Andy is a writer and editor in the computer field. His editorial projects have ranged from a legal guide covering intellectual property to a graphic novel about teenage hackers. A correspondent for Healthcare IT Today, Andy also writes often on policy issues related to the Internet and on trends affecting technical innovation and its effects on society. Print publications where his work has appeared include The Economist, Communications of the ACM, Copyright World, the Journal of Information Technology & Politics, Vanguardia Dossier, and Internet Law and Business. Conferences where he has presented talks include O'Reilly's Open Source Convention, FISL (Brazil), FOSDEM (Brussels), DebConf, and LibrePlanet. Andy participates in the Association for Computing Machinery's policy organization, named USTPC, and is on the editorial board of the Linux Professional Institute.

3 Comments

  • This is what happens when an industry is concocted without market demand.
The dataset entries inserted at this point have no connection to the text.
[src/rtl/i2s_frame_ctrl.sv]
// i2s_frame_ctrl: master-mode I2S frame controller placed in front of i2s_core.
//
// Generates the serial bit clock and word select from the system clock. The stream
// starts and stops only on whole-frame boundaries. The din->dout shortcut request is
// retimed to frame starts. A watchdog flags runs of frames in which no received sample
// arrived.
//
// Ports:
//   clk_i          system clock, all logic on the rising edge
//   rst_n_i        asynchronous reset, active low
//   enable_i       level: 1 = run the stream, 0 = stop at the end of the current frame
//   bypass_req_i   requested din->dout shortcut state
//   rx_val_i       received-sample pulse from i2s_core
//   miss_clr_i     pulse: clear missing_o and miss_cnt_o
//   running_o      1 while the controller is not idle
//   i2s_sclk_o     serial bit clock (registered)
//   i2s_lrclk_o    word select, 0 = left slot, 1 = right slot (registered)
//   frame_start_o  1-cycle pulse in the cycle lrclk becomes 0 (start of a left slot)
//   shortcut_o     to i2s_core din_dout_shortcut_i; changes only with frame_start_o
//   missing_o      sticky miss flag
//   miss_cnt_o     saturating count of miss events
module i2s_frame_ctrl #(
  parameter int unsigned SCLK_HALF_DIV = 8,
  parameter int unsigned SLOT_BITS     = 32,
  parameter int unsigned WDOG_FRAMES   = 4,
  parameter int unsigned CNT_W         = 16
) (
  input  logic             clk_i,
  input  logic             rst_n_i,
  input  logic             enable_i,
  input  logic             bypass_req_i,
  input  logic             rx_val_i,
  input  logic             miss_clr_i,
  output logic             running_o,
  output logic             i2s_sclk_o,
  output logic             i2s_lrclk_o,
  output logic             frame_start_o,
  output logic             shortcut_o,
  output logic             missing_o,
  output logic [CNT_W-1:0] miss_cnt_o
);

  localparam int unsigned DivW = (SCLK_HALF_DIV > 1) ? $clog2(SCLK_HALF_DIV) : 1;
  localparam int unsigned BitW = (SLOT_BITS > 1) ? $clog2(SLOT_BITS) : 1;
  localparam int unsigned FrW  = $clog2(WDOG_FRAMES + 1);

  localparam logic [DivW-1:0] DivLast = DivW'(SCLK_HALF_DIV - 1);
  localparam logic [BitW-1:0] BitLast = BitW'(SLOT_BITS - 1);
  localparam logic [FrW-1:0]  FrLast  = FrW'(WDOG_FRAMES - 1);

  typedef enum logic [1:0] {
    StIdle,
    StRun,
    StStop
  } state_e;

  state_e           state_q, state_d;
  logic [DivW-1:0]  div_q, div_d;
  logic [BitW-1:0]  bit_q, bit_d;
  logic             sclk_q, sclk_d;
  logic             lrclk_q, lrclk_d;
  logic             fs_q, fs_d;
  logic             running_q, running_d;
  logic             sc_q, sc_d;
  logic [FrW-1:0]   fr_q, fr_d;
  logic             miss_q, miss_d;
  logic [CNT_W-1:0] mcnt_q, mcnt_d;

  logic tick;
  logic sclk_fall;
  logic slot_end;
  logic frame_end;
  logic miss_evt;

  // Clock timing decode.
  always_comb begin
    tick      = (div_q == DivLast);
    sclk_fall = tick && sclk_q;
    slot_end  = sclk_fall && (bit_q == BitLast);
    frame_end = slot_end && lrclk_q;
  end

  // Frame FSM and clock generation.
  always_comb begin
    state_d = state_q;
    div_d   = div_q;
    bit_d   = bit_q;
    sclk_d  = sclk_q;
    lrclk_d = lrclk_q;
    fs_d    = 1'b0;

    unique case (state_q)
      StIdle: begin
        div_d   = '0;
        bit_d   = '0;
        sclk_d  = 1'b0;
        lrclk_d = 1'b0;
        if (enable_i) begin
          state_d = StRun;
          fs_d    = 1'b1;
        end
      end

      StRun, StStop: begin
        if (tick) begin
          div_d  = '0;
          sclk_d = ~sclk_q;
        end else begin
          div_d = div_q + 1'b1;
        end
        if (sclk_fall) begin
          bit_d = (bit_q == BitLast) ? '0 : bit_q + 1'b1;
        end
        if (slot_end) begin
          lrclk_d = ~lrclk_q;
        end

        if (frame_end && !enable_i) begin
          // The frame is complete: drop straight to idle without a start pulse.
          state_d = StIdle;
          div_d   = '0;
          bit_d   = '0;
          sclk_d  = 1'b0;
          lrclk_d = 1'b0;
        end else begin
          // Re-enabling while stopping keeps the running stream and its counters.
          state_d = enable_i ? StRun : StStop;
          fs_d    = frame_end;
        end
      end

      default: begin
        state_d = StIdle;
      end
    endcase
  end

  // Shortcut retiming and running flag.
  always_comb begin
    sc_d      = fs_d ? bypass_req_i : sc_q;
    running_d = (state_d != StIdle);
  end

  // Watchdog: counts visible frame-start pulses, cleared by any received sample.
  always_comb begin
    fr_d     = fr_q;
    miss_evt = 1'b0;
    if (state_q == StIdle) begin
      fr_d = '0;
    end else if (rx_val_i) begin
      fr_d = '0;
    end else if (fs_q) begin
      if (fr_q == FrLast) begin
        fr_d     = '0;
        miss_evt = 1'b1;
      end else begin
        fr_d = fr_q + 1'b1;
      end
    end
  end

  // Miss flag and counter; a same-cycle miss event beats the clear.
  always_comb begin
    miss_d = miss_q;
    mcnt_d = mcnt_q;
    if (miss_evt) begin
      miss_d = 1'b1;
      if (miss_clr_i) begin
        mcnt_d = CNT_W'(1);
      end else if (mcnt_q != '1) begin
        mcnt_d = mcnt_q + 1'b1;
      end
    end else if (miss_clr_i) begin
      miss_d = 1'b0;
      mcnt_d = '0;
    end
  end

  always_ff @(posedge clk_i or negedge rst_n_i) begin
    if (!rst_n_i) begin
      state_q   <= StIdle;
      div_q     <= '0;
      bit_q     <= '0;
      sclk_q    <= 1'b0;
      lrclk_q   <= 1'b0;
      fs_q      <= 1'b0;
      running_q <= 1'b0;
      sc_q      <= 1'b0;
      fr_q      <= '0;
      miss_q    <= 1'b0;
      mcnt_q    <= '0;
    end else begin
      state_q   <= state_d;
      div_q     <= div_d;
      bit_q     <= bit_d;
      sclk_q    <= sclk_d;
      lrclk_q   <= lrclk_d;
      fs_q      <= fs_d;
      running_q <= running_d;
      sc_q      <= sc_d;
      fr_q      <= fr_d;
      miss_q    <= miss_d;
      mcnt_q    <= mcnt_d;
    end
  end

  always_comb begin
    running_o     = running_q;
    i2s_sclk_o    = sclk_q;
    i2s_lrclk_o   = lrclk_q;
    frame_start_o = fs_q;
    shortcut_o    = sc_q;
    missing_o     = miss_q;
    miss_cnt_o    = mcnt_q;
  end

endmodule
[config.mk]
export PLATFORM = sky130hd
export DESIGN_NAME = i2s_frame_ctrl
export DESIGN_NICKNAME = d
export VERILOG_FILES = /design/src/rtl/i2s_frame_ctrl.sv
export SDC_FILE = /design/constraint.sdc
export NUM_CORES = 1
export LEC_CHECK = 0
export CORE_AREA = 2 2 60 62
export DETAILED_ROUTE_END_ITERATION = 7
export DIE_AREA = 0 0 62 64
export HOLD_SLACK_MARGIN = 0.02
export PLACE_DENSITY = 0.83
export SKIP_CTS_REPAIR_TIMING = 1
export SLEW_MARGIN = 20
export SYNTH_ARGS = -nofsm -noshare
export SYNTH_HDL_FRONTEND = slang
export SYNTH_SLANG_ARGS = --single-unit
export TNS_END_PERCENT = 1
[constraint.sdc]
create_clock -name clk_i -period 4.7 [get_ports clk_i]
set_input_delay 0.94 -clock clk_i [delete_from_list [all_inputs] [get_ports clk_i]]
set_output_delay 0.94 -clock clk_i [all_outputs]
set_load 0.01 [all_outputs]
Yosys cells after proc, flatten, opt, wreduce, memory -nomap -nowiden

Index checks and enable logic that the tools add are counted.

Add/sub/neg operators: 4
Multiply operators: 0
Div/mod/pow operators: 0
$lt $le $gt $ge: 0
Equal/unequal tests: 9
Shifts and indexed selects: 0
Multiplexer cells: 34
Bitwise logic cells: 2
Reduce and logical (&&, ||, !) cells: 16

Operators by type and width:

| cell                                                             | count |
|---|---|
| 16-bit 2-to-1 mux                                                | 4 |
| 3-bit 2-to-1 mux                                                 | 6 |
| 16-bit by 1-bit adder with 16-bit output (second input constant) | 1 |
| 16-bit != test (second input constant)                           | 1 |
| 5-bit 2-to-1 mux                                                 | 3 |
| 1-bit 2-to-1 mux                                                 | 12 |
| 5-bit case mux with 2 select lines                               | 1 |
| 3-bit != test (second input constant)                            | 3 |
| 2-bit AND reduction                                              | 4 |
| 2-bit nonzero test                                               | 4 |
| 3-bit by 1-bit adder with 3-bit output (second input constant)   | 2 |
| 2-bit 2-to-1 mux                                                 | 3 |
| 1-bit case mux with 2 select lines                               | 3 |
| 3-bit case mux with 2 select lines                               | 1 |
| 5-bit by 1-bit adder with 5-bit output (second input constant)   | 1 |
| 5-bit == test (second input constant)                            | 1 |
| 1-bit logical AND                                                | 4 |
| 2-bit case mux with 2 select lines                               | 1 |
| 3-bit by 2-bit == test with 1-bit output (second input constant) | 1 |
| 3-bit == test (second input constant)                            | 1 |
| 3-bit nonzero test                                               | 1 |
| 2-bit by 1-bit == test with 1-bit output (second input constant) | 1 |
| 2-bit == test (second input constant)                            | 1 |
| 2-bit zero test                                                  | 1 |
| other kinds (3)                                                  | 4 |

Register bits: 35
Latch bits: 0
RAM bits: 0
Memory bits (read-only): 0
Input bits: 6
Output and inout port bits: 22
Logic and storage cells: 76
Memories kept: 0

Longest topological paths before layout

Depth in word-level cells: 8
Mapped depth: 7
Gate-level depth less buffers: 7

Least setup slack after synthesis

Ideal clock, no wire load.

Path kind: input-to-reg
From: in rx_val_i
To: reg mcnt_q[11] (netlist: miss_cnt_o[11])
Setup time: 0.082 ns
Arrival time: 2.543 ns
Required time: 4.618 ns
Setup slack: 2.075 ns
Stages on the path: 5
Buffers on the path: 1
Path through: or4b_4 -> or4_1 -> buf_2 -> or3_1 -> a31oi_1

Cells in the longest elaborated chain, start to end: 4
Elaborated cells on any way between the ends: 5
Classes of those cells: mux: 3; reduce/logical: 2

RTL lines:

| element                              | RTL line | text |
|---|---|---|
| start: declaration                   | 32       | `input logic rx_val_i,` |
| 1-bit 2-to-1 mux *                   | 150      | `end else if (rx_val_i) begin` |
| 1-bit 2-to-1 mux *                   | 148      | `if (state_q == StIdle) begin` |
| 2-bit nonzero test (no source line)  | n/a      |  |
| 2-bit AND reduction (no source line) | n/a      |  |
| end signal: assignment               | 203      | `mcnt_q <= mcnt_d;` |
| end: declaration                     | 67       | `logic [CNT_W-1:0] mcnt_q, mcnt_d;` |

Mark *: on every way between the ends. The rest lies on a longest branch, timed or not.
A chain may end at the register's enable or synchronous reset.

Worst setup path after layout

From: in rx_val_i
To: reg mcnt_q[10] (netlist: miss_cnt_o[10])

Same word-level chain as after synthesis.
    When the government entity establishes standards in a concocted highly regulated industry “Yes” becomes the answer of choice if gets you to survive against your 400plus competitors.

    Standards also become a ceiling and any thought of innovation beyond the standard is viewed by leadership as taking a risk without reward.

    So we end up with a bunch of lackluster applications which simply make it easy for users to reply “Yes”.

  • Don, I see a lot of insight in your comment, but it still speaks badly about the “market”–in other words, the hospitals and clinics who order these services. I think patients, payers, and health care reformers would love to see more intelligent and intense use of patient data. The “market” doesn’t care–and that speaks loads about the “market”.

  • Andy — The market as it is was concocted by academic theory not at the clinic or ward level. Not a true market in the classic sense.

    Produce evolution is not driven by client demand but government intervention. So there should not be any surprises when real pts have near little interest in simple data elements … especially when their phones think about best reroutes of their air travel needs based on a snowstorm in Buffalo.

    What we have are systems in search of legitimate need and real customers. The market always develops the value premise. Right now pt clients don’t value what the state industries created. Just like the old Soviet Union.

    When you establish a standard without client demand to grow and do more … to use 2d or 3d level analysis from pure data … then you are just creating a ceiling to which there is no reason to break through. That’s what happens when the government is the customer because it sees the Big Good.

    Conversely … in the UK … the private surgeries that make up the primary care sector contracted by NHS had need for strong EHRs to link the day surgery and the after hours surgery that picked up the balance of H24/7. There was a business reason for EHR to exist and the out of hours providers had to be able to operate seamlessly with the contracted surgery. Because of the need for commonality if you were an after hours provider … that drove the Brits to have only half a dozen or so different ambulatory EMRs.

    And THAT is a business customer driven market.

    Didn’t work out so well at the secondary and tertiary level operated by NHS itself. Think of NHS as the VA on steroids.